It’s amazing to think that the terms red and blue weren’t used consistently for Republican and Democratic states until the 2000 presidential election night. It feels like we’ve had those terms forever. You also write that “Blue America” was born during the 1996 presidential election, although “no one had a name for it yet, or knew if it would endure.” At what point did you settle on the book’s title?
Literally 20 years ago, if you told someone that you lived in a red state, they would have no idea what you meant. Maybe they’d think you were talking about communism or something. On election nights into the 1990s, the TV networks would randomly assign colors. Sometimes the Democrats would be blue and sometimes they’d be red. In 1984, David Brinkley on ABC opened their election coverage by telling viewers that the Republican states would be colored in red that night―because “red” and “Reagan” started with the same letter.

Back then, though, the color scheme often didn’t matter. We had landslide elections. But in 2000, it was the closest to a perfect tie we’ve ever had, and the divisions were so stark. It just so happened that every network was using the same colors that night, and the country was left for weeks after the election to stare at and contemplate that map as the Florida recount played out. At one point, David Letterman joked that he had a solution to the disputed election―Al Gore could be president of the blue states and George W. Bush could be president of the red ones. That’s what we had become and that’s the basic division that has endured ever since.

When did you start working on The Red and the Blue, and what compelled you to write it?
I’ve been saying that I worked on this so long that it sometimes feels like I started writing it back in the ’90s. My first idea came about nine years ago, and it was for a much more narrow and limited project looking at the rise of Bill Clinton and what might have been with Mario Cuomo. But almost as soon as I got into the research, I realized there was so much more to the era and a much bigger story to be told. I was looking back at election nights from the ’80s, when there were coast-to-coast landslides, and I was realizing how far we’ve come from that. No one is about to win 49 states these days, but back then it happened, and the ’90s were sort of the bridge between the two―the decade when the red and blue America were born and the divide we live with today was created.

You grew up watching most of the political drama that you describe. How did your perceptions change as you wrote?
I did follow a lot of [what I cover in the book] in my politics-obsessed youth, so I came into the research and writing knowing most of the key characters and plot points. What I hadn’t gotten in real time, though, were the backstories. Why were all of these people in the position to do the things they did in the 1990s? How did they get there? What forces had propelled them before? Pat Buchanan, whose ’90s presidential campaigns stressed themes that are almost identical to what Trump would embrace 20 years later, is someone I came away with a much better understanding of.

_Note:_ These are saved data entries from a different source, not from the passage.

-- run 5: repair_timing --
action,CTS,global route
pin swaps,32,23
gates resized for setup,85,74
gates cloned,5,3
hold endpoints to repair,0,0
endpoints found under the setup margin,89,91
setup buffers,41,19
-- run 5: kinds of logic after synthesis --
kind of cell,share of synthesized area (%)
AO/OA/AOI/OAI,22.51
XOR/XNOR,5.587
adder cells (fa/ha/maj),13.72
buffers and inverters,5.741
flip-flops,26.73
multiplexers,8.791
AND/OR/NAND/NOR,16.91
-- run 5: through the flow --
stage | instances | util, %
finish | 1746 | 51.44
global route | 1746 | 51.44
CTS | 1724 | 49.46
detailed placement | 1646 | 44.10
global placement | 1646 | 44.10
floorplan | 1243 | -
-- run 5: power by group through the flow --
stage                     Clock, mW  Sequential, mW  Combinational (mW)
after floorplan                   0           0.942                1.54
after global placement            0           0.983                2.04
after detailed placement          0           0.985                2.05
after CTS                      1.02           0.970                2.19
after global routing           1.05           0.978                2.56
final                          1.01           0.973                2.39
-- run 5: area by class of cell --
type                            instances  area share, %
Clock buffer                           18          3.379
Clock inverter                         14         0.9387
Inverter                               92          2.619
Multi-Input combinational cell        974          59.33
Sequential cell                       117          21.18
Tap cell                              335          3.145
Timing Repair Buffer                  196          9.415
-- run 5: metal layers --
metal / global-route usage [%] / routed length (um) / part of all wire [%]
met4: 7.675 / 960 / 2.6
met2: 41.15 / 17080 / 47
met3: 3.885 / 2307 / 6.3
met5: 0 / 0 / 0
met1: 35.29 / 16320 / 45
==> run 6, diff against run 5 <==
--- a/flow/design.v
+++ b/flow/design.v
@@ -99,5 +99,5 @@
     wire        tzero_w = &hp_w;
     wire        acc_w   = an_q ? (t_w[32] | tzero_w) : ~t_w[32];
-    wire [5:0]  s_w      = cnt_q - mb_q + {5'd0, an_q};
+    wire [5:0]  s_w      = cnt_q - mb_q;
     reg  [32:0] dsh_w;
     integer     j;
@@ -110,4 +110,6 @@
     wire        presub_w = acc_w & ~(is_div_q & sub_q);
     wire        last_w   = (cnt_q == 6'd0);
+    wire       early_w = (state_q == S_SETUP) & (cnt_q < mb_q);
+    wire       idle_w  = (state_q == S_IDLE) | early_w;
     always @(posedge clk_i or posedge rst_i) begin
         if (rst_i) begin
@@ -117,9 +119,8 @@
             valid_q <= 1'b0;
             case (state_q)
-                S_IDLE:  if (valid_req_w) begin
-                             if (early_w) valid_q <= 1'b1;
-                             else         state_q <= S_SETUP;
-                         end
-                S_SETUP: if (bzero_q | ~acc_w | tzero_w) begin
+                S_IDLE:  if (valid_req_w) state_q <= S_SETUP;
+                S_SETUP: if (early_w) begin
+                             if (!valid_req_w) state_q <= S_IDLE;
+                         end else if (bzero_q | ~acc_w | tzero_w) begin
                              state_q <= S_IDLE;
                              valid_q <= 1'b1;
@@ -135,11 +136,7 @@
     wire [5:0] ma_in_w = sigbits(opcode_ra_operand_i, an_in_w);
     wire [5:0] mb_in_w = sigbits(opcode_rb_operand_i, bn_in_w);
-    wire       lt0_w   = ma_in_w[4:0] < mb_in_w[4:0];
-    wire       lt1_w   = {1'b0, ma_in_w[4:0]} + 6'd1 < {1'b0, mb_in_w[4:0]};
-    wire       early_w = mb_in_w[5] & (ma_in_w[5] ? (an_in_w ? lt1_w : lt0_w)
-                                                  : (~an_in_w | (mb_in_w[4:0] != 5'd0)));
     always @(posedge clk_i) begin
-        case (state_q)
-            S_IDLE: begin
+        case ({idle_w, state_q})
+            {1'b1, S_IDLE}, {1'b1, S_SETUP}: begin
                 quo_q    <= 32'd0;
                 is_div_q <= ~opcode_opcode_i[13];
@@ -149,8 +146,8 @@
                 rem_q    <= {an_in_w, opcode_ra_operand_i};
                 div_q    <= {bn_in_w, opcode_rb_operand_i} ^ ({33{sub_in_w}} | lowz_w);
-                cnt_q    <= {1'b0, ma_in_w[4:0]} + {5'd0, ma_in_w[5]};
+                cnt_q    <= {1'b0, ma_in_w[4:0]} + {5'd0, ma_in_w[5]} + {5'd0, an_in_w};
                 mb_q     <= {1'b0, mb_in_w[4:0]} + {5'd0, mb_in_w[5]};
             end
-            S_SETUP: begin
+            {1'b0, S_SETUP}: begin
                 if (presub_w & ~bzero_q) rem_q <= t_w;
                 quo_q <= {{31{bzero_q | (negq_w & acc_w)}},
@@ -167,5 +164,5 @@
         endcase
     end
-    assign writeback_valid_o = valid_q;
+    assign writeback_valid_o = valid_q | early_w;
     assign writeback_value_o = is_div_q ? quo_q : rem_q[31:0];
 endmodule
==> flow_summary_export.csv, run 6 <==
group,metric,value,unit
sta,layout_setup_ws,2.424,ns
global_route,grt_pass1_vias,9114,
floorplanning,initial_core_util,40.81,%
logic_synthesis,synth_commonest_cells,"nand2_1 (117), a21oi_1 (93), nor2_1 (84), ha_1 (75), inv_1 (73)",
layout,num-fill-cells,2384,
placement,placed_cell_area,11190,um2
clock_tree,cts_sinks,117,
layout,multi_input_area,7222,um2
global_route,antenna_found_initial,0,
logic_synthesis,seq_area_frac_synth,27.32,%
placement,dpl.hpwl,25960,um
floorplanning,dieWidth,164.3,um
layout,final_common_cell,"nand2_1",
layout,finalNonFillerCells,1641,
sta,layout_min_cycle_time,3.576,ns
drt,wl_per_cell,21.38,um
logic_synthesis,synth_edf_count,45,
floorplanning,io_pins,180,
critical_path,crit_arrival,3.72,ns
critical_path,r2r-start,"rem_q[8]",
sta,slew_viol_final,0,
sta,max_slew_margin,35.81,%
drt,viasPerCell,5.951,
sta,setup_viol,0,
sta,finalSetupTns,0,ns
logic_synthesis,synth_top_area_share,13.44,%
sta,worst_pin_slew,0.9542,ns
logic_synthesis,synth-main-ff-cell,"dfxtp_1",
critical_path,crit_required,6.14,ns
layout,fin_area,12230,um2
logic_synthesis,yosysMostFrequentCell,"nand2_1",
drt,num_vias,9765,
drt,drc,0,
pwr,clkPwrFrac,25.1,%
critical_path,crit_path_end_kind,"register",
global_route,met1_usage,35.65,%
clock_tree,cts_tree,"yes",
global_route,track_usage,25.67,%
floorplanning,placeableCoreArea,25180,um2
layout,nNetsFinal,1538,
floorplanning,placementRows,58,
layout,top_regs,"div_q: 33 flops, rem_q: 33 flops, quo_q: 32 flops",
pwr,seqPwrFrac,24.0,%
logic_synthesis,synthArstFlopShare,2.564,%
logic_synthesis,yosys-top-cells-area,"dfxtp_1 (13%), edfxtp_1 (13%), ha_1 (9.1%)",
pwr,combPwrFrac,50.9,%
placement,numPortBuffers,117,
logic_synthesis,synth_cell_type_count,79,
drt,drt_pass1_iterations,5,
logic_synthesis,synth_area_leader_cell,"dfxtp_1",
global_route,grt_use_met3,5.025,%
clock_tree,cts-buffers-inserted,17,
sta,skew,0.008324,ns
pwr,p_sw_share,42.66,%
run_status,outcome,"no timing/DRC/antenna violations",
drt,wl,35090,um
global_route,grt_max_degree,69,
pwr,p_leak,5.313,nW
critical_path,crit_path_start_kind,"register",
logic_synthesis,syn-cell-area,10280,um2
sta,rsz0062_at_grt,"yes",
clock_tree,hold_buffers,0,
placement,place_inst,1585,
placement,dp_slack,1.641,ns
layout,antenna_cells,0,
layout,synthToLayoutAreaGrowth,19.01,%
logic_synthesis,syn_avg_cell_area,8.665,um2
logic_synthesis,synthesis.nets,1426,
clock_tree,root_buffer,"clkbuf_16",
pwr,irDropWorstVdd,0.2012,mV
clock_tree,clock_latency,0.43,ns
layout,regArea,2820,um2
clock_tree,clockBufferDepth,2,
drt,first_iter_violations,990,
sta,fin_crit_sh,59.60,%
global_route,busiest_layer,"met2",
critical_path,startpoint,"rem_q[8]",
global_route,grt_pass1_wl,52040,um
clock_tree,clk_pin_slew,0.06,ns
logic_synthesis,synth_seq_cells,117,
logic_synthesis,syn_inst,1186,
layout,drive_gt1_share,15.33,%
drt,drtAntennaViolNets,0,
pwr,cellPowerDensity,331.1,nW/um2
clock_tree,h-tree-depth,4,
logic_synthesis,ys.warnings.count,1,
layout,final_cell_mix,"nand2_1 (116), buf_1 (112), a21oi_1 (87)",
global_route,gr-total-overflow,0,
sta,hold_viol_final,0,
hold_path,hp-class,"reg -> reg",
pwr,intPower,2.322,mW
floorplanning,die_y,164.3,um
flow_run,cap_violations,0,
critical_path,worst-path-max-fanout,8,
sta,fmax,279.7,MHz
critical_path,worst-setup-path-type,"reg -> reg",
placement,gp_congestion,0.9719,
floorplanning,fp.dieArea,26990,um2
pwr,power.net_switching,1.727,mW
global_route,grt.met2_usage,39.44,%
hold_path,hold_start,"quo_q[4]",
From an optimization exercise on the open Yosys and OpenROAD flow, aimed at small area, a short achievable clock period and few clock cycles; shortcuts taken in it are not production practice. In this exercise RTL edits were held to simulation tests only and were not proved equivalent to the original.

==> flow/config.mk <==
export PLATFORM = sky130hd
export DESIGN_NAME = MIPS
export DESIGN_NICKNAME = MIPS
export VERILOG_FILES = /design/flow/design.v
export SDC_FILE = /design/flow/constraint.sdc
export NUM_CORES = 4
export LEC_CHECK = 0
export CAP_MARGIN = 20
export CORE_MARGIN = 2
export CORE_UTILIZATION = 30
export PLACE_DENSITY = 0.45
export SLEW_MARGIN = 20
==> flow/constraint.sdc <==
create_clock -name core_clock -period 32.0 [get_ports {clk}]
set_input_delay 6.4000 -clock core_clock [delete_from_list [all_inputs] [get_ports {clk}]]
set_output_delay 6.4000 -clock core_clock [all_outputs]
set_load 0.01 [all_outputs]
This design comes from an exercise in tuning for small area, a short achievable clock period and few clock cycles per item on the open sky130 flow, not from production work. Only simulation tests tie the RTL to the original design; equivalence was not proved.

`flow/config.mk`:
```
export PLATFORM = sky130hd
export DESIGN_NAME = fft1024
export DESIGN_NICKNAME = fft1024
export VERILOG_FILES = /design/flow/design.v
export SDC_FILE = /design/flow/constraint.sdc
export NUM_CORES = 4
export LEC_CHECK = 0
export CAP_MARGIN = 20
export CORE_MARGIN = 2
export CORE_UTILIZATION = 40
export SLEW_MARGIN = 20
```
`flow/constraint.sdc`:
```
create_clock -name core_clock -period 16.0 [get_ports {clk}]
set_input_delay 3.2000 -clock core_clock [delete_from_list [all_inputs] [get_ports {clk}]]
set_output_delay 3.2000 -clock core_clock [all_outputs]
set_load 0.01 [all_outputs]
```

Did you have any research stumbling blocks? Or lingering questions you would like to ask the politicians and personalities involved?
He never addressed it with much depth before he passed away a few years ago, but I have wondered a lot about Mario Cuomo’s fateful decision not to board that New Hampshire-bound plane [in order to declare himself a presidential candidate] in December 1991. He would have instantly been the Democratic front-runner and would very possibly have knocked off Bill Clinton and won the presidency. I think I understand why he passed that up, but I would love to have asked him—and for him to have answered in a very straightforward and introspective way. (In other words, in a very non-Cuomo way.)

A character in Barbara Kingsolver’s new novel, Unsheltered, notes: “History is not good news or bad news, it’s just one big story unreeling.” You obviously adore the “big story unreeling.” How did you manage to digest so much information and turn it into such a compelling narrative?
All I can think of his how much I left out! The challenge for me in trying to convey what I think of as the political legacy of the ’90s was to pick my spots to go deep. The Gingrich-Clinton collision and the wars it unleashed are, to me, what forced Americans to take sides, leaving us a nation divided into red and blue camps. But I felt I needed to show readers what political lessons Americans had internalized before that collision—to understand why they acted the way they did. So, for example, there’s a lot in the book about Gingrich in the ’80s staging what amounted to guerilla attacks on the House floor, enraging Democrats. Gingrich then got flooded with adulation from the grassroots base, showing his fellow Republicans that this stuff worked.

Was it difficult finding time to write while you carried out your on-air duties at MSNBC? You must have found endless parallels between past and present as you carried out both tasks simultaneously.
Writing this book in 2016 and 2017 ended up being an escape for me. The second-to-second breaking news environment we live in turns every minute or fragmentary development into a Big Moment, even though most of them end up fizzling out fast and being forgotten within days or even hours. So it was fun to sequester myself in my office or in a Così restaurant, put my headphones on and just immerse myself in a different time. The characters I was researching and writing about started to feel as contemporary to me as the names in that day’s news―although, then again, a lot of the characters from the ’90s are still characters in today’s news.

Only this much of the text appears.